The drag plots show 3 quantities :

- in blue the profile drag, this is pretty much the same in both cases (slightly higher for more loaded disk in turn).
- in green the induced drag, the is lower when turning because the inflow comes more from below, so lift is more forward (or better less backward)
- in red the total drag, again lower in turn, so lower SHP.

Remark that profile drag is greater for the forward going blade the for the retreating blade, but that the induced drag is greater for the retreating blade.


Finally a very detail view consists at exploring all the angles of Attack

Before turn:



During turn:



The meshed figure shows the mechanical angles of the rotor blades: this is the same in both cases (front view) corresponding to same collective and almost same lateral cyclic.
The solid blue figure show the effective angles of attack taking all airflow components into account : this also shows an increase corresponding with lower inflow and higher disk load.

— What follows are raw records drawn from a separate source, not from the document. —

[config.mk]
export PLATFORM = sky130hd
export DESIGN_NAME = uart_rxd
export DESIGN_NICKNAME = d
export VERILOG_FILES = /design/src/rtl/uart_rxd.sv
export SDC_FILE = /design/constraint.sdc
export NUM_CORES = 1
export LEC_CHECK = 0
export BUFFER_PORTS_ARGS = -buffer_cell sky130_fd_sc_hd__buf_2
export CAP_MARGIN = 5
export CORE_AREA = 2 2 72 74
export CTS_CLUSTER_DIAMETER = 60
export DETAILED_ROUTE_END_ITERATION = 8
export DIE_AREA = 0 0 74 76
export PLACE_DENSITY = 0.74
export SLEW_MARGIN = 20
export SYNTH_ARGS = -nofsm -noshare
export SYNTH_HDL_FRONTEND = slang
export SYNTH_SLANG_ARGS = --single-unit
[constraint.sdc]
create_clock -name clk -period 1.8 [get_ports clk]
set_input_delay 0.36 -clock clk [delete_from_list [all_inputs] [get_ports clk]]
set_output_delay 0.36 -clock clk [all_outputs]
set_load 0.05 [all_outputs]
[src/rtl/uart_rxd.sv]
// uart_rxd: 8N1 / 8-data-plus-parity serial receiver with a fixed bit period.
// A received byte is presented as {8'h00, byte} with a ready flag and
// per-character parity, framing and overrun status; the CPU consumes it
// with a one-cycle rd_ack pulse.
module uart_rxd #(
    parameter logic [15:0] TIMES = 16'h28B0
) (
    input  logic        clk,
    input  logic        rst,
    input  logic        rxd,
    input  logic        parity_en,
    input  logic        parity_kind,
    input  logic        rd_ack,
    output logic [15:0] rx_data,
    output logic        rx_ready,
    output logic        parity_err,
    output logic        frame_err,
    output logic        overrun,
    output logic        busy
);

    localparam logic [15:0] HALF     = {1'b0, TIMES[15:1]};
    localparam logic [15:0] HALF_M1  = HALF - 16'd1;
    localparam logic [15:0] TIMES_M1 = TIMES - 16'd1;

    typedef enum logic [2:0] {
        ST_IDLE   = 3'd0,
        ST_START  = 3'd1,
        ST_DATA   = 3'd2,
        ST_PARITY = 3'd3,
        ST_STOP   = 3'd4
    } state_t;

    // Parity mismatch: the data ones-count plus the parity bit must have the
    // polarity selected by odd (1 = odd total, 0 = even total).
    function automatic logic parity_bad(input logic [7:0] data,
                                        input logic       pbit,
                                        input logic       odd);
        return (((^data) ^ pbit) != odd);
    endfunction

    // Synchronizer and reset-qualification
    logic       sync1_r;
    logic       rxd_sync_r;
    logic [1:0] vld_r;

    // Frame engine state
    state_t     state_r,   state_s;
    logic [15:0] cnt_r,    cnt_s;
    logic [2:0] bit_idx_r, bit_idx_s;
    logic [7:0] shreg_r,   shreg_s;
    logic       armed_r,   armed_s;
    logic       pen_r,     pen_s;
    logic       pkind_r,   pkind_s;
    logic       perr_r,    perr_s;
    logic       commit_s;

    // Output registers
    logic [7:0] rx_data_r,    rx_data_s;
    logic       rx_ready_r,   rx_ready_s;
    logic       parity_err_r, parity_err_s;
    logic       frame_err_r,  frame_err_s;
    logic       overrun_r,    overrun_s;
    logic       busy_r,       busy_s;

    // Two-flop synchronizer for rxd; vld_r marks when rxd_sync_r holds a real
    // line sample rather than its reset value, so a line held low across
    // reset release can never arm the start detector.
    always_ff @(posedge clk or posedge rst) begin
        if (rst) begin
            sync1_r    <= 1'b1;
            rxd_sync_r <= 1'b1;
            vld_r      <= 2'b00;
        end else begin
            sync1_r    <= rxd;
            rxd_sync_r <= sync1_r;
            vld_r      <= {vld_r[0], 1'b1};
        end
    end

    // Next-state and datapath logic of the receive FSM.
    always_comb begin
        state_s   = state_r;
        cnt_s     = cnt_r;
        bit_idx_s = bit_idx_r;
        shreg_s   = shreg_r;
        armed_s   = armed_r;
        pen_s     = pen_r;
        pkind_s   = pkind_r;
        perr_s    = perr_r;
        commit_s  = 1'b0;
        case (state_r)
            ST_IDLE: begin
                cnt_s = 16'd0;
                if (rxd_sync_r && vld_r[1]) begin
                    armed_s = 1'b1;
                end else begin
                    armed_s = armed_r;
                end
                if (armed_r && !rxd_sync_r) begin
                    state_s = ST_START;
                end else begin
                    state_s = ST_IDLE;
                end
            end
            ST_START: begin
                if (cnt_r == HALF_M1) begin
                    cnt_s = 16'd0;
                    if (rxd_sync_r) begin
                        state_s = ST_IDLE;
                    end else begin
                        pen_s     = parity_en;
                        pkind_s   = parity_kind;
                        bit_idx_s = 3'd0;
                        perr_s    = 1'b0;
                        state_s   = ST_DATA;
                    end
                end else begin
                    cnt_s = cnt_r + 16'd1;
                end
            end
            ST_DATA: begin
                if (cnt_r == TIMES_M1) begin
                    cnt_s     = 16'd0;
                    shreg_s   = {rxd_sync_r, shreg_r[7:1]};
                    bit_idx_s = bit_idx_r + 3'd1;
                    if (bit_idx_r == 3'd7) begin
                        state_s = pen_r ? ST_PARITY : ST_STOP;
                    end else begin
                        state_s = ST_DATA;
                    end
                end else begin
                    cnt_s = cnt_r + 16'd1;
                end
            end
            ST_PARITY: begin
                if (cnt_r == TIMES_M1) begin
                    cnt_s   = 16'd0;
                    perr_s  = parity_bad(shreg_r, rxd_sync_r, pkind_r);
                    state_s = ST_STOP;
                end else begin
                    cnt_s = cnt_r + 16'd1;
                end
            end
            ST_STOP: begin
                if (cnt_r == TIMES_M1) begin
                    cnt_s    = 16'd0;
                    commit_s = 1'b1;
                    state_s  = ST_IDLE;
                end else begin
                    cnt_s = cnt_r + 16'd1;
                end
            end
            default: begin
                cnt_s   = 16'd0;
                state_s = ST_IDLE;
            end
        endcase
    end

    // Output update: a commit overrides rd_ack for rx_ready; rd_ack in the
    // commit cycle suppresses overrun.
    always_comb begin
        rx_data_s    = rx_data_r;
        rx_ready_s   = rx_ready_r;
        parity_err_s = parity_err_r;
        frame_err_s  = frame_err_r;
        overrun_s    = overrun_r;
        busy_s       = (state_s != ST_IDLE);
        if (commit_s) begin
            rx_data_s    = shreg_r;
            parity_err_s = pen_r ? perr_r : 1'b0;
            frame_err_s  = ~rxd_sync_r;
            rx_ready_s   = 1'b1;
            if (rd_ack) begin
                overrun_s = 1'b0;
            end else if (rx_ready_r) begin
                overrun_s = 1'b1;
            end else begin
                overrun_s = overrun_r;
            end
        end else if (rd_ack) begin
            rx_ready_s = 1'b0;
            overrun_s  = 1'b0;
        end else begin
            rx_ready_s = rx_ready_r;
            overrun_s  = overrun_r;
        end
    end

    // FSM, bit timer and frame datapath registers.
    always_ff @(posedge clk or posedge rst) begin
        if (rst) begin
            state_r   <= ST_IDLE;
            cnt_r     <= 16'd0;
            bit_idx_r <= 3'd0;
            shreg_r   <= 8'h00;
            armed_r   <= 1'b0;
            pen_r     <= 1'b0;
            pkind_r   <= 1'b0;
            perr_r    <= 1'b0;
        end else begin
            state_r   <= state_s;
            cnt_r     <= cnt_s;
            bit_idx_r <= bit_idx_s;
            shreg_r   <= shreg_s;
            armed_r   <= armed_s;
            pen_r     <= pen_s;
            pkind_r   <= pkind_s;
            perr_r    <= perr_s;
        end
    end

    // Registered status/data outputs.
    always_ff @(posedge clk or posedge rst) begin
        if (rst) begin
            rx_data_r    <= 8'h00;
            rx_ready_r   <= 1'b0;
            parity_err_r <= 1'b0;
            frame_err_r  <= 1'b0;
            overrun_r    <= 1'b0;
            busy_r       <= 1'b0;
        end else begin
            rx_data_r    <= rx_data_s;
            rx_ready_r   <= rx_ready_s;
            parity_err_r <= parity_err_s;
            frame_err_r  <= frame_err_s;
            overrun_r    <= overrun_s;
            busy_r       <= busy_s;
        end
    end

    assign rx_data    = {8'h00, rx_data_r};
    assign rx_ready   = rx_ready_r;
    assign parity_err = parity_err_r;
    assign frame_err  = frame_err_r;
    assign overrun    = overrun_r;
    assign busy       = busy_r;

endmodule

==> metrics.txt <==
Finished Cell Area 2800 sq um; Reg power frac 0.552; reg2reg setup slack 0.11 ns; vias in the first global route 1580; Bufs on Longest Clock Path 2; Post-Syn Area per Cell 12.0 sq um; CORE AREA 4910 sq um; YS warnings 0; Peak VDD IR 0.722 mV; DP Area 2680 sq um; reg-to-reg critical path startpoint cnt_r[15]; most frequent cells in the layout dfrtp_1 (49), buf_2 (18), nor2_1 (15); Hold Crit Class in2async; reg-to-reg endpoint shreg_r[7]; status finished clean; synthesized area 2460 sq um; DRC errors left 0; via/cell ratio 5.15; # IOs 27; final setup fails 0; Multi-input gate area 1100 sq um; count of final hold-check violations 0; Starting Density 0.502; Die ar. 5620 sq um; number of CTS-inserted buffers 5; CTS root buf clkbuf_8; P&R area growth vs syn 13.5%; RSZ-0062 raised after global routing no; Iter 0 DRT Violations 64; Power Dens Cells 840 nW/um^2; largest net degree at the start of global routing 35; clk sinks 51; Slew Viols, Final 0; Die Span X 74 um; CTS hold repair buffers 0; Int Power 1.65 mW; leakage power 1.40 nW; IO Port Bufs 18; post-synthesis sequential area ratio 0.519; HPWL Detailed 3050 um; skew final 0.0136 ns; Final Cycle Share 0.941; Tot GR Track Use 0.168; clock share of power 0.293; std cell rows 26; Routed WL 4250 um; Antenna Nets Post-Route 0; register bit total from synthesis 51; first-pass GRT wire length 7450 um; antenna violations before repair 0; Logic pwr share 0.155; Die Ht 76 um; routed via count 1587; Distinct cells, synth 45; H-tree levels 2; ant diodes 0; Main synth FF type dfrtp_1; Crit Path Max Fanout 9; asr flop ratio synth 1.00; commonest non-fill, non-tap cell in the layout dfrtp_1; CTS tree yes; CP endpoint kind flop; Nets 246; Post-synth EDFFs 0; sw power 0.693 mW; CP required 1.99 ns; fillers 425; WP data arrival 1.89 ns; Reg2Reg Depth 4; area share of the largest cell type after synthesis 0.498; crit path time final 1.69 ns; type of origin of the critical path flop; layout cells sized above 1 0.315; WL/cell 13.8 um; critical path class reg2reg; DRT Pass-1 Iters 4; sequential cell area 1280 sq um; synth top area cells dfrtp_1 (50%), mux2_2 (5.0%), mux2_4 (4.3%); total grt overflow 0; switching part of the total 0.295; cells after synthesis 205; Fin Setup TNS 0 ns; Synth area leader dfrtp_1; Fmax 591 MHz; clock-pin transition on the worst setup and hold timing paths 0.11 ns; clk_lat worst skew 0.31 ns; Final Wtd Congestion 0.820; Max Cap Viol 0
[area by class of cell]
class | instances | area share
sequential | 51 | 0.457
multi-input combinational | 140 | 0.392
timing repair buffer | 32 | 0.0756
tap | 70 | 0.0313
clock buffer | 5 | 0.0246
clock inverter | 3 | 0.00940
inverter | 7 | 0.00940
[worst max-delay path, cell delays in order, from the launching register on]
cell and delay [ns]:
dfrtp_1 0.43, nor4_4 0.37, and4_4 0.31, nand2_2 0.16, mux2_2 0.32
[synthesized netlist by cell type, drive strengths merged, types with 2 or more instances]
master  instances
a21oi           5
a31oi           2
and3            2
and3b           2
and4            4
and4bb          2
buf            13
conb            2
dfrtp          49
dfstp           2
ha              3
inv             7
mux2           18
mux2i           4
nand2           8
nand2b          2
nand3          11
nand4           8
nor2           15
nor2b           2
nor3b           2
o21ai           8
or3             4
xnor2           7
xor2           10
[power by group through the flow]
| stage | registers, mW | logic, mW | clock network (mW) |
|---|---|---|---|
| global placement | 1.31 | 0.354 | 0 |
| detailed placement | 1.32 | 0.357 | 0 |
| finish | 1.30 | 0.363 | 0.688 |
| CTS | 1.30 | 0.360 | 0.712 |
| global route | 1.31 | 0.406 | 0.756 |
| floorplan | 1.31 | 0.271 | 0 |
[per-stage QoR]
stage / hold WS (ns) / std cells / setup slack, ns / power (mW) / util
finish: 0.0186 / 308 / 0.107 / 2.35 / 0.569
detailed placement: 0.341 / 300 / 0.00429 / 1.68 / 0.546
global route: 0.0564 / 308 / 0.0152 / 2.47 / 0.569
global placement: 0.332 / 300 / 0.0358 / 1.67 / 0.546
floorplan: 0.331 / 212 / 0.00771 / 1.58 / -
CTS: 0.0254 / 308 / 0.0201 / 2.37 / 0.565
[per-layer routing]
| layer | vias to the layer above | share of wire | wire [um] | track usage |
|---|---|---|---|---|
| met2 | 32 | 0.47 | 1980 | 0.251 |
| met1 | 779 | 0.48 | 2050 | 0.248 |
| met4 | 0 | 0.016 | 70 | 0.0545 |
| met5 | - | 0 | 0 | 0 |
| met3 | 6 | 0.033 | 140 | 0.0331 |
| li1 | 770 | - | - | - |
[cells by family after synthesis]
logic type	synth area share
compound gates	0.0549
xor+xnor	0.0696
fa+ha+maj	0.0152
buf+inv	0.0538
flops	0.519
mux	0.109
other cells	0.00305
simple gates	0.175
[state kept, by name, indices dropped and copies added (netlist names), 2 cells and up]
register	flops
rx_data_r	8
state_r	3
bit_idx_r	3
shreg_r	8
vld_r	2
cnt_r	16
[worst max-delay path by stage]
stage	depth (start not counted)	startpoint	slack [ns]	endpoint
finish	4	cnt_r[15]	0.11	shreg_r[7]
global route	4	cnt_r[4]	0.02	shreg_r[7]
CTS	4	cnt_r[8]	0.02	shreg_r[7]
detailed placement	4	cnt_r[8]	0.004	shreg_r[7]
global placement	4	cnt_r[8]	0.04	rx_data_r[6]
floorplan	8	cnt_r[0]	0.008	rx_data_r[0]
[timing repair]
action	CTS	global route
endpoints found under the setup margin	8	26
resized for setup	1	5
buffers inserted	0	0
gates cloned	0	0
pin swaps	0	1
Power figures use the tool's default switching activity.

Finally an examples of a detailed airflow plot, snap shot begin of turn right advancing blade fully to the right (270 degrees in my references, 0 starts centre front), at the 50% cord position. I indicated manually the major changes that occur in these flows when in level turn.
Air flow is influenced of course by helicopter speed and the blade rotation. But also by blade flap, induced air speed, and total rotor disk attitude changes:




So all these ways of looking at turns explain the drop in MAP.



Perhaps a final remark.
During rapid turns the effective rotor RPM equals the relative rotor RPM, which is kept steady at approx 404 rpm = 42 rad/sec = 2400 degrees/sec, plus the absolute yaw rate of the heli.
See the pilot view while in the turn (lower right corner): Yaw = -8, so in this turn there is a extra yaw angle of -8 degrees per second. This is a change of -8/2400 : -0.3 %. This has a cubic general influence on power (so -0.9%) The effects of this small change are just on the edge of the precision of this simulator (0.5-2%), so if precision were
to be increased, which is possible at the cost of more CPU time, it should be detectable, but in view of all the other much larger influences this may not be easy. It would also be outside the precision of onboard measuring instruments.